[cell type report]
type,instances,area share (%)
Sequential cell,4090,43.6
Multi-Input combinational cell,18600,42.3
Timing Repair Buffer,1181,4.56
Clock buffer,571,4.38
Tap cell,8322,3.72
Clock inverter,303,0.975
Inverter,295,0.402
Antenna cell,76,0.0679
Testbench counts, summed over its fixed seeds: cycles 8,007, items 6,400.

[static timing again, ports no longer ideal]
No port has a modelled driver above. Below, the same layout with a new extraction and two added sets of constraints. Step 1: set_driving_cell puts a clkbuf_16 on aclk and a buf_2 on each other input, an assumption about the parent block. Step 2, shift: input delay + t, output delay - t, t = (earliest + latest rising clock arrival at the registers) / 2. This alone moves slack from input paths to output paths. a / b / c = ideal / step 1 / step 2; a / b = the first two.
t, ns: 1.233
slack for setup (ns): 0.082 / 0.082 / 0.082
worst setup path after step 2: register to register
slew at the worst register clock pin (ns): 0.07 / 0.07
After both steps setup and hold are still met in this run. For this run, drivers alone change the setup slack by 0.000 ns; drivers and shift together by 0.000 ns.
This design comes from an exercise in tuning for small area and a short achievable clock period on the open sky130 flow, not from production work.
The RTL was checked by simulation tests, not by an equivalence proof against the original design.
Power is estimated from default activity; no workload was simulated.

<file path="design.v">
package pn_pkg;
    localparam int TOK_DEPTH = 12;               
    localparam logic [1:0] MODE_PREFIX  = 2'd2;
    localparam logic [1:0] MODE_POSTFIX = 2'd3;
    localparam logic [2:0] OP_ADD     = 3'd0;
    localparam logic [2:0] OP_SUB     = 3'd1;
    localparam logic [2:0] OP_MUL     = 3'd2;
    localparam logic [2:0] OP_ABS_SUM = 3'd3;
endpackage
`timescale 1ns/10ps
module pn_token_buffer (
    input  logic       clk,
    input  logic       in_valid,
    input  logic       operator,
    input  logic [2:0] in,
    output logic [2:0] val,          
    output logic       is_op,        
    output logic       op_sub,       
    output logic       op_mul,       
    output logic       op_abs,       
    output logic       op_sum        
);
    logic [3:0] ent [pn_pkg::TOK_DEPTH];
    logic [3:0] nxt;                 
    assign nxt = in_valid ? {operator, in} : ent[1];
    always_ff @(posedge clk) begin
        for (int i = 0; i < pn_pkg::TOK_DEPTH; i++) begin
            if (in_valid)
                ent[i] <= (i == 0) ? {operator, in} : ent[(i == 0) ? 0 : i - 1];
            else
                ent[i] <= (i == pn_pkg::TOK_DEPTH - 1) ? ent[i] : ent[(i == pn_pkg::TOK_DEPTH - 1) ? i : i + 1];
        end
        op_sub <= nxt[3] && nxt[2:0] == pn_pkg::OP_SUB;
        op_mul <= nxt[3] && nxt[2:0] == pn_pkg::OP_MUL;
        op_abs <= nxt[3] && nxt[2:0] == pn_pkg::OP_ABS_SUM;
        op_sum <= nxt[3] && !nxt[2] && nxt[1:0] != 2'd2;
    end
    assign val   = ent[0][2:0];
    assign is_op = ent[0][3];
endmodule
`timescale 1ns/10ps
module pn_stack_eval (
    input  logic        clk,
    input  logic        rst_n,
    input  logic        start,       
    input  logic        ev,          
    input  logic        fin,         
    input  logic [2:0]  val,         
    input  logic        is_op,
    input  logic        op_sub,
    input  logic        op_mul,
    input  logic        op_abs,
    input  logic        op_sum,
    input  logic        prefix,      
    output logic [17:0] result       
);
    logic [2:0]  depth;              
    logic        topx;               
    logic [17:0] x;
    logic [9:0]  y;
    logic [9:0]  ysel;               
    logic [9:0]  ynew;
    logic [1:0]  xk;                 
    logic [1:0]  yk;                 
    logic [15:0] ram0;               
    logic [9:0]  ram1;               
    logic [6:0]  ram2;               
    logic [2:0]  ram3;               
    logic [1:0]  k0;                 
    logic [1:0]  k1;                 
    logic        k2;                 
    logic        sel_x;              
    logic        sel_y;
    logic        sel_r;
    logic [17:0] ys;
    logic        neg;
    logic [17:0] sum;
    logic [17:0] prd;
    logic [17:0] mag;
    logic [17:0] xnew;
    logic        x_mul, x_sum, x_blw, x_ys, x_hold;
    logic        y_mul, y_sum, y_blw, y_hold;
    logic [2:0]  ksum;
    logic [1:0]  rk;                 
    logic        rbig;               
    logic [17:0] below;              
    logic [1:0]  bk;
    logic [17:0] nos;                
    logic [1:0]  nk;
    logic        push;
    logic        pop;
    logic [2:0]  nd;
    logic        ntopx;
    assign ys = {{8{y[9]}}, y};
    function automatic logic [9:0] booth_sel(input logic [9:0] b);
        logic [10:0] bb;
        bb = {b, 1'b0};
        for (int i = 0; i < 5; i++) begin
            booth_sel[i]     = bb[2*i+1] ^ bb[2*i];
            booth_sel[5 + i] = (bb[2*i+2] & !bb[2*i+1] & !bb[2*i]) | (!bb[2*i+2] & bb[2*i+1] & bb[2*i]);
        end
    endfunction
    function automatic logic [17:0] booth_mul(input logic [17:0] a, input logic [9:0] b,
                                              input logic [9:0] sel);
        logic [17:0] acc;
        logic [17:0] row;
        logic [18:0] a2;
        logic        ng;
        a2  = {a, 1'b0};
        acc = '0;
        for (int i = 0; i < 5; i++) begin
            ng  = b[2*i+1];
            row = '0;
            for (int j = 0; j < 18; j++)
                row[j] = ((sel[i] & a[j]) | (sel[5 + i] & a2[j])) ^ ng;
            acc = acc + (row << (2*i)) + ({17'd0, ng} << (2*i));
        end
        booth_mul = acc;
    endfunction
    always_comb begin
        sum = x + {{8{y[9] ^ op_sub}}, y ^ {10{op_sub}}} + {17'd0, op_sub};
        neg = op_sub ? (topx ^ prefix) : (op_abs && sum[17]);
        mag = neg ? -sum : sum;
        prd = booth_mul(x, y, ysel);
        ksum = {1'b0, xk} + {1'b0, yk} + 3'd1;
        rk   = ksum[2] ? 2'd3 : ksum[1:0];
        rbig = ksum >= 3'd3;
        case (depth)
            3'd3:    begin below = {{2{ram0[15]}}, ram0}; bk = k0; end
            3'd4:    begin below = {{8{ram1[9]}}, ram1};  bk = k1; end
            3'd5:    begin below = {{11{ram2[6]}}, ram2}; bk = {1'b0, k2}; end
            default: begin below = {15'd0, ram3};         bk = 2'd0; end
        endcase
        nos = topx ? ys : x;
        nk  = topx ? yk : xk;
        push  = ev && depth != 3'd7 && !is_op;
        pop   = ev && depth != 3'd7 && is_op && depth >= 3'd2;
        nd    = depth;
        ntopx = topx;
        if (start) begin
            nd = '0;
        end else if (push) begin
            nd    = depth + 1'b1;
            ntopx = 1'b0;
        end else if (pop) begin
            nd    = depth - 1'b1;
            ntopx = rbig;
        end
    end
    always_comb begin
        x_mul  = pop && rbig && op_mul;
        x_sum  = pop && rbig && op_sum;
        x_blw  = pop && !rbig;
        x_ys   = push && !topx;
        x_hold = !pop && !x_ys;
        y_mul  = pop && !rbig && op_mul;
        y_sum  = pop && !rbig && op_sum;
        y_blw  = pop && rbig;
        y_hold = !pop && !push;
        xnew = ({18{x_mul}} & prd) | ({18{x_sum}} & mag) | ({18{x_blw}} & below) |
               ({18{x_ys}} & ys) | ({18{x_hold}} & x);
        ynew = ({10{y_mul}} & prd[9:0]) | ({10{y_sum}} & mag[9:0]) | ({10{y_blw}} & below[9:0]) |
               ({10{push}} & {7'd0, val}) | ({10{y_hold}} & y);
    end
    always_ff @(posedge clk) begin
        depth <= nd;
        topx  <= ntopx;
        x     <= xnew;
        y     <= ynew;
        ysel  <= booth_sel(ynew);
        if (push) begin
            xk <= topx ? xk : yk;
            yk <= 2'd0;
            case (depth)
                3'd2: begin ram0 <= nos[15:0]; k0 <= nk; end
                3'd3: begin ram1 <= nos[9:0];  k1 <= nk; end
                3'd4: begin ram2 <= nos[6:0];  k2 <= nk != 2'd0; end
                3'd5:       ram3 <= nos[2:0];
                default: ;
            endcase
        end else if (pop) begin
            xk <= rbig ? rk : bk;
            yk <= rbig ? bk : rk;
        end
    end
    always_ff @(posedge clk or negedge rst_n) begin
        if (!rst_n) begin
            sel_x <= 1'b0;
            sel_y <= 1'b0;
            sel_r <= 1'b0;
        end else begin
            sel_x <= fin && ((nd == 3'd1 && ntopx) || (nd == 3'd2 && !ntopx));
            sel_y <= fin && ((nd == 3'd1 && !ntopx) || (nd == 3'd2 && ntopx));
            sel_r <= fin && nd >= 3'd3;
        end
    end
    assign result = ({18{sel_x}} & x) | ({18{sel_y}} & ys) | ({18{sel_r}} & {{2{ram0[15]}}, ram0});
endmodule
`timescale 1ns/10ps
module pn_top (
    input  logic        clk,
    input  logic        rst_n,
    input  logic        in_valid,
    input  logic [1:0]  mode,
    input  logic        operator,
    input  logic [2:0]  in,
    output logic        out_valid,
    output logic [31:0] out
);
    logic        recv;           
    logic [3:0]  cnt;
    logic        acc;            
    logic        prefix;
    logic        res_q;          
    logic [2:0]  val;
    logic        is_op;
    logic        op_sub;
    logic        op_mul;
    logic        op_abs;
    logic        op_sum;
    logic [17:0] result;
    logic        start;
    logic        drain;
    logic        ev;
    logic        fin;
    assign start = in_valid && !recv;
    assign drain = recv ? !in_valid : (cnt != 4'd0);
    assign ev    = acc && (recv ? (!prefix || !in_valid) : (prefix && cnt != 4'd0));
    assign fin   = acc && drain && (cnt == 4'd1);
    always_ff @(posedge clk or negedge rst_n) begin
        if (!rst_n) begin
            recv  <= 1'b0;
            cnt   <= '0;
            res_q <= 1'b0;
        end else begin
            res_q <= fin;
            if (start) begin
                recv <= 1'b1;
                cnt  <= 4'd1;
            end else if (recv && in_valid) begin
                cnt  <= cnt + 1'b1;
            end else if (drain) begin
                recv <= 1'b0;
                cnt  <= acc ? cnt - 1'b1 : 4'd0;
            end
        end
    end
    always_ff @(posedge clk) begin
        if (start) begin
            acc    <= mode[1];
            prefix <= !mode[0];
        end
    end
    pn_token_buffer i_token_buffer (
        .clk      (clk),
        .in_valid (in_valid),
        .operator (operator),
        .in       (in),
        .val      (val),
        .is_op    (is_op),
        .op_sub   (op_sub),
        .op_mul   (op_mul),
        .op_abs   (op_abs),
        .op_sum   (op_sum)
    );
    pn_stack_eval i_stack_eval (
        .clk    (clk),
        .rst_n  (rst_n),
        .start  (start),
        .ev     (ev),
        .fin    (fin),
        .val    (val),
        .is_op  (is_op),
        .op_sub (op_sub),
        .op_mul (op_mul),
        .op_abs (op_abs),
        .op_sum (op_sum),
        .prefix (prefix),
        .result (result)
    );
    assign out_valid = res_q;
    assign out       = {{14{result[17]}}, result};
endmodule
</file>
<file path="constraint.sdc">
create_clock -name core_clock -period 11.0 [get_ports {clk}]
set_input_delay 2.2000 -clock core_clock [delete_from_list [all_inputs] [get_ports {clk}]]
set_output_delay 2.2000 -clock core_clock [all_outputs]
set_load 0.01 [all_outputs]
</file>
<file path="flow/run.sh">
#!/bin/bash
set -e
export BUFFER_PORTS_ARGS="-buffer_cell sky130_fd_sc_hd__buf_1"
export SETUP_SLACK_MARGIN=6
bash standard.sh > standard.log 2>&1
</file>
<file path="standard.sh">
#!/bin/bash
# synth_recipe.tcl (not shown) runs the flow's synth.tcl, then flattens the netlist and writes it again
# the make line also repeats each setting of config.mk as NAME=value (left out here)
make -C /OpenROAD-flow-scripts/flow DESIGN_CONFIG=/design/flow/config.mk WORK_HOME=/design/flow/orfs CLKGATE_MAP_FILE= SYNTH_SCRIPT=/design/flow/synth_recipe.tcl "${@:-finish}"
</file>
<file path="config.mk">
export PLATFORM = sky130hd
export DESIGN_NAME = pn_top
export DESIGN_NICKNAME = pn_top
export VERILOG_FILES = /design/flow/design.v
export SDC_FILE = /design/flow/constraint.sdc
export NUM_CORES = 4
export LEC_CHECK = 0
export CAP_MARGIN = 20
export CORE_MARGIN = 2
export CORE_UTILIZATION = 40
export CTS_BUF_LIST = sky130_fd_sc_hd__clkbuf_8
export CTS_CLUSTER_DIAMETER = 50
export CTS_CLUSTER_SIZE = 20
export SLEW_MARGIN = 20
</file>
==> results.json, run 1 <==
{
  "status": "finished clean",
  "antenna_cells": 0,
  "r2r_end": "i_stack_eval.x[16]",
  "period_share_pct": 43.3,
  "drv_slew": 0,
  "antenna_found_initial": 0,
  "rsz0062_at_grt": "true",
  "clkSinkCount": 149,
  "multi_input_area_um2": 6620,
  "synthToLayoutAreaGrowth_pct": 5.88,
  "yosys.area.top_type": "dfxtp_1",
  "cts_hold_buf": 0,
  "critPathArrivalTime_ns": 5.09,
  "htree_num_levels": 4,
  "place_congestion": 0.919,
  "ios": 42,
  "crit_required_ns": 11.32,
  "synth.avg_cell_area_um2": 9.48,
  "grt_pass1_wl_mm": 45.8,
  "finalWirelength_mm": 28.7,
  "dp_cells": 1447,
  "worstHoldPathCells": 0,
  "fmax_ghz": 0.210,
  "clkTransAtPathRegs_ns": 0.09,
  "power_density_nw_per_um2": 336,
  "cp_max_fo": 12,
  "seq_area_frac_synth_pct": 32.3,
  "fin_crit_ns": 4.76,
  "tightest_slew_ns": 0.992,
  "synth_area_leaders": "dfxtp_1 17%, edfxtp_1 14%, xnor2_1 7.6%, ha_1 7.0%, fa_1 6.8%",
  "crit_type": "reg -> reg",
  "fin_skew_ns": 0.00880,
  "netlist_area_um2": 10900,
  "root_buffer": "clkbuf_8",
  "setup_viol": 0,
  "synthArstFlopShare_pct": 6.04,
  "swShare_pct": 50.1,
  "maxCapViolCount": 0,
  "syn-instance-count": 1147,
  "power_switching_mw": 1.94,
  "timing.rr.start": "i_stack_eval.ysel[3]",
  "pwr-share-comb_pct": 62.6,
  "rrSetupSlack_ns": 6.24,
  "synth_seq_cells": 149,
  "grt.total_usage_pct": 20.5,
  "power_mw": 3.88,
  "fillers": 2612,
  "final_nets": 1232,
  "syn_nets": 1254,
  "io_buffers": 41,
  "slowest_delay_ns": 0.69,
  "dp_slack_ns": 5.68,
  "synth.distinct_cells": 73,
  "wire_per_inst_um": 19.4,
  "crit_chain": "a22oi_1 -> xnor2_1 -> fa_1 -> inv_1 -> fa_1 -> inv_1 -> fa_1 -> ha_1 -> o21a_1 -> o21a_1 -> o21a_1 -> o41ai_2 -> o21ai_0 -> a21oi_1 -> mux2i_1 -> o211ai_1",
  "leakagePower_nw": 4.66,
  "vdd_drop_max_mv": 0.155,
  "cp_slowest_cell": "dfxtp_1",
  "start_kind": "flop",
  "dp_hpwl_mm": 20.8,
  "overflow": 0,
  "grt_max_degree": 55,
  "synth_edf_count": 49,
  "holdWs_ns": 0.436,
  "ys_warn_count": 4,
  "stdcell_count": 1479,
  "clk_latency_ns": 0.46,
  "max_slew_margin_pct": 33.8,
  "clkPwrFrac_pct": 10.4,
  "core-area_um2": 26800,
  "grt_pass1_vias": 8206,
  "vias": 8527,
  "synth_top_area_share_pct": 16.7,
  "fp.dieH_um": 169,
  "cts_tree": "built",
  "drt_iter0_drc": 781,
  "ys.flop_type": "dfxtp_1",
  "layout_setup_ws_ns": 6.24,
  "ant_nets": 0,
  "initial_utilization_pct": 40.6,
  "via_per_inst": 5.77,
  "reg2regPathDepth": 16,
  "final-seq-area_um2": 3530,
  "cp-end-kind": "flop",
  "hp-class": "reg -> reg",
  "seq_power_share_pct": 27.0,
  "drive_gt1_share_pct": 11.0,
  "fin_setup_tns_ns": 0,
  "placementRows": 60,
  "die_width_um": 169,
  "numCtsBuffers": 17,
  "drt_pass1_iterations": 7,
  "min_from": "i_token_buffer.ent[10][2]",
  "holdPathEnd": "i_token_buffer.ent[11][2]",
  "clock_path_buffers": 2,
  "hold_viol_final": 0,
  "drc": 0,
  "dieArea_um2": 28500,
  "p_int_mw": 1.93
}
## how the worst max path moves through the flow
stage	start	endpoint	slack [ns]	depth (start not counted)
floorplan	i_stack_eval.y[3]	i_stack_eval.x[16]	6.10	17
global placement	in_valid	i_stack_eval.x[3]	5.79	9
detailed placement	in_valid	i_stack_eval.x[3]	5.68	9
CTS	i_stack_eval.x[3]	i_stack_eval.x[16]	6.01	17
global route	i_stack_eval.ysel[1]	i_stack_eval.x[16]	5.93	18
finish	i_stack_eval.ysel[3]	i_stack_eval.x[16]	6.24	16
## area by class of cell
cell class,instances,area share (%)
clock buffer,17,2.03
clock inverter,15,1.21
inverter,91,2.97
multi-input combinational,816,57.5
sequential,149,30.7
tap,341,3.70
timing repair buffer,50,1.93
## cell families (layout without fill, tap and decap cells)
logic type               after synthesis  count (layout)  synth area share (%)
AO/OA/AOI/OAI                        291             291                  19.4
flip-flops                           149             149                  32.3
XOR/XNOR                             136             136                  10.9
buffers and inverters                182             173                  6.91
AND/OR/NAND/NOR                      224             224                  9.75
adder cells (fa/ha/maj)               98              98                  13.8
multiplexers                          67              67                  6.79
## cell usage after synthesis (7+ instances only)
master / n
a211oi_1: 7
a21o_1: 11
a21oi_1: 46
a221oi_1: 10
a222oi_1: 18
a22oi_1: 80
a31oi_1: 12
and2_1: 9
and3_1: 7
buf_1: 10
buf_4: 15
clkbuf_1: 61
dfrtp_1: 9
dfxtp_1: 91
edfxtp_1: 49
fa_1: 37
ha_1: 61
inv_1: 90
mux2_2: 54
mux2i_1: 13
nand2_1: 82
nand2b_1: 12
nand3_1: 11
nor2_1: 51
nor3_1: 14
o211ai_1: 9
o21a_1: 7
o21ai_0: 45
o221ai_1: 11
xnor2_1: 95
xor2_1: 41
## state kept, by name (all words and copies together), names as in the netlist, 4 cells and up
signal and flops:
i_token_buffer.ent 48, i_stack_eval.x 18, i_stack_eval.ram0 16, i_stack_eval.ram1 10
i_stack_eval.ysel 10, i_stack_eval.y 9, i_stack_eval.ram2 7, cnt 4
## per-layer routing
metal | wire [µm] | GRT usage (%)
met3 | 1800 | 3.11
met5 | 0 | 0
met2 | 13600 | 34.1
met1 | 12500 | 27.3
met4 | 784 | 7.16
## stage by stage
stage	util (%)	area, µm²
after floorplan	-	10900
after global placement	41.5	11100
after detailed placement	41.5	11100
after CTS	42.9	11500
after global routing	43.0	11500
final	43.0	11500
## what timing repair did
item                       in CTS  in global routing
resized for setup               7                  9
buffers inserted                0                  0
setup endpoints to repair       2                 17
## power by group through the flow
| stage | combinational (mW) | sequential [mW] | clock (mW) |
|---|---|---|---|
| 6_report | 2.42 | 1.05 | 0.403 |
| 5_1_grt | 2.72 | 1.07 | 0.434 |
| 4_1_cts | 2.41 | 1.04 | 0.412 |
| 3_5_place_dp | 2.38 | 1.05 | 0 |
| 3_3_place_gp | 2.37 | 1.05 | 0 |
| 2_1_floorplan | 1.96 | 0.842 | 0 |
## layout by cell type, fill, tap and decap left out, types with 11 or more instances in the layout
cell type	instances
a21o_1	11
a21oi_1	46
a222oi_1	18
a22oi_1	80
a31oi_1	12
buf_1	40
clkbuf_8	17
dfxtp_1	80
edfxtp_1	49
fa_1	37
ha_1	61
inv_1	90
mux2_2	54
mux2i_1	13
nand2_1	82
nand2b_1	12
nand3_1	11
nor2_1	50
nor3_1	14
o21ai_0	45
o221ai_1	11
xnor2_1	95
xor2_1	41
## worst max-delay path: cells and delay by family, from the launching register on
family          cells  cell delay [ns]
flops               1             0.69
compound gates      8             1.57
fa+ha+maj           4             1.86
mux                 1             0.21
buf+inv             2             0.13
xor+xnor            1             0.18
==> run 2, diff against run 1 <==
==> flow/run.sh (replaced) <==
#!/bin/bash
set -e
export BUFFER_PORTS_ARGS="-buffer_cell sky130_fd_sc_hd__buf_1"
export SETUP_SLACK_MARGIN=7
bash standard.sh > standard.log 2>&1
--- a/config.mk
+++ b/config.mk
@@ -12,3 +12,4 @@
 export CTS_CLUSTER_DIAMETER = 50
 export CTS_CLUSTER_SIZE = 20
 export SLEW_MARGIN = 20
+export TNS_END_PERCENT = 20
==> results.json, run 2 <==
{
  "clkPwrFrac_pct": 11.3,
  "seq_area_frac_synth_pct": 32.3,
  "worstSetupStartpoint": "i_stack_eval.ysel[2]",
  "route.top_layer_used": "met4",
  "dp_cells": 1452,
  "dp_hpwl_mm": 21.1,
  "drive_gt1_share_pct": 18.7,
  "largest_register": "i_token_buffer.ent",
  "synthToLayoutAreaGrowth_pct": 13.8,
  "max_slew_margin_pct": 30.8,
  "syn_nets": 1254,
  "root_buffer": "clkbuf_8",
  "cp_slowest_cell": "fa_1",
  "drt_iter0_drc": 666,
  "status": "finished clean",
  "fin_crit_ns": 4.23,
  "power_switching_mw": 2.11,
  "antenna_cells": 0,
  "cp-end-kind": "flop",
  "yosys.area.top_type": "dfxtp_1",
  "fin_util_pct": 46.2,
  "maxCapViolCount": 0,
  "m1WireLength_mm": 12.8,
  "setup_viol": 0,
  "leakagePower_nw": 5.01,
  "holdWs_ns": 0.435,
  "overflow": 0,
  "grt_pass1_vias": 8738,
  "ios": 42,
  "synth_edf_count": 49,
  "grt_pass1_wl_mm": 47.7,
  "dp_slack_ns": 5.79,
  "synth_xor_area_share_pct": 10.9,
  "fmax_ghz": 0.236,
  "clkTransAtPathRegs_ns": 0.09,
  "synth_seq_cells": 149,
  "clk_latency_ns": 0.46,
  "rrSetupSlack_ns": 6.77,
  "start_kind": "flop",
  "critPathArrivalTime_ns": 4.57,
  "fp.dieH_um": 169,
  "period_share_pct": 38.5,
  "wire_per_inst_um": 19.9,
  "reg2regPathDepth": 17,
  "path_delay_family": "adder cells",
  "dieArea_um2": 28500,
  "met3_length_mm": 1.70,
  "slowest_delay_ns": 0.56,
  "hold_viol_final": 0,
  "io_buffers": 41,
  "crit_type": "reg -> reg",
  "fin_skew_ns": 0.0124,
  "synthAdderAreaFrac_pct": 13.8,
  "timing.rr.start": "i_stack_eval.ysel[2]",
  "swShare_pct": 48.3,
  "r2r_end": "i_stack_eval.x[16]",
  "finalWirelength_mm": 30.2,
  "clock_path_buffers": 2,
  "initial_utilization_pct": 40.6,
  "synth_top_family_by_area": "compound AO/OA/AOI/OAI gates",
  "synth-compound-area-share_pct": 19.4,
  "ys_warn_count": 4,
  "tightest_slew_ns": 1.04,
  "stdcell_count": 1520,
  "drv_slew": 0,
  "seq_power_share_pct": 23.0,
  "p_int_mw": 2.26,
  "antenna_found_initial": 0,
  "cts_tree": "built",
  "final_cell_area_um2": 12400,
  "pwr-share-comb_pct": 65.7,
  "fin_setup_tns_ns": 0,
  "ant_nets": 0,
  "drt_pass1_iterations": 5,
  "synth_common_cells": "95 x xnor2_1, 91 x dfxtp_1, 90 x inv_1, 82 x nand2_1, 80 x a22oi_1",
  "place_congestion": 0.850,
  "power_mw": 4.37,
  "clkSinkCount": 149,
  "syn-instance-count": 1147,
  "grt_max_degree": 28,
  "largest_reg_flops": 48,
  "synth_area_leaders": "dfxtp_1 17%, edfxtp_1 14%, xnor2_1 7.6%, ha_1 7.0%, fa_1 6.8%",
  "hp-class": "reg -> reg",
  "synth_top_area_share_pct": 16.7,
  "die_width_um": 169,
  "synthArstFlopShare_pct": 6.04,
  "htree_num_levels": 4,
  "yosys.area_share.simple_pct": 9.75,
  "routed-wl-met2_mm": 14.6,
  "ys.flop_type": "dfxtp_1",
  "netlist_area_um2": 10900,
  "endpoint": "i_stack_eval.x[16]",
  "crit_required_ns": 11.34,
  "synth.avg_cell_area_um2": 9.48,
  "via_per_inst": 5.77,
  "final_nets": 1273,
  "numCtsBuffers": 17,
  "synth_most_common_cell": "xnor2_1",
  "place_area_um2": 11200,
  "core-area_um2": 26800,
  "top_regs": "i_token_buffer.ent: 48 flops, i_stack_eval.x: 18 flops, i_stack_eval.ram0: 16 flops",
  "cts_hold_buf": 0,
  "cp_max_fo": 7,
  "vias": 8774,
  "drc": 0,
  "final_common_cell": "xnor2_1",
  "power_density_nw_per_um2": 353,
  "muxShareOfSynthArea_pct": 6.79,
  "cp_num_buf_inv": 3,
  "crit_chain": "buf_6 -> a22oi_2 -> xnor2_2 -> fa_1 -> inv_2 -> fa_1 -> inv_1 -> fa_1 -> ha_4 -> o21a_1 -> o21a_1 -> o21a_1 -> o41ai_4 -> o21ai_2 -> a21oi_2 -> mux2i_1 -> o211ai_1",
  "grt.total_usage_pct": 21.4,
  "layout_common_cells": "90 x xnor2_1, 87 x inv_1, 79 x nand2_1, 73 x dfxtp_1, 71 x a22oi_1",
  "crit_cells": 17,
  "synth.distinct_cells": 73,
  "vdd_drop_max_mv": 0.144,
  "layout_setup_ws_ns": 6.77,
  "rsz0062_at_grt": "true",
  "placementRows": 60
}
run 2: routing by layer:
| metal | vias up | global-route usage, % |
|---|---|---|
| met5 | - | 0 |
| met4 | 0 | 10.2 |
| met3 | 68 | 3.39 |
| met2 | 314 | 35.9 |
| met1 | 4266 | 27.1 |
| li1 | 4126 | - |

* * * * * * * * *

§ ASSIGNMENT: Restate word for word the lines above, beginning at the first one and ending at the line that carries "[static timing again, ports no longer ideal]".

§ OUTPUT:
[cell type report]
type,instances,area share (%)
Sequential cell,4090,43.6
Multi-Input combinational cell,18600,42.3
Timing Repair Buffer,1181,4.56
Clock buffer,571,4.38
Tap cell,8322,3.72
Clock inverter,303,0.975
Inverter,295,0.402
Antenna cell,76,0.0679
Testbench counts, summed over its fixed seeds: cycles 8,007, items 6,400.

[static timing again, ports no longer ideal]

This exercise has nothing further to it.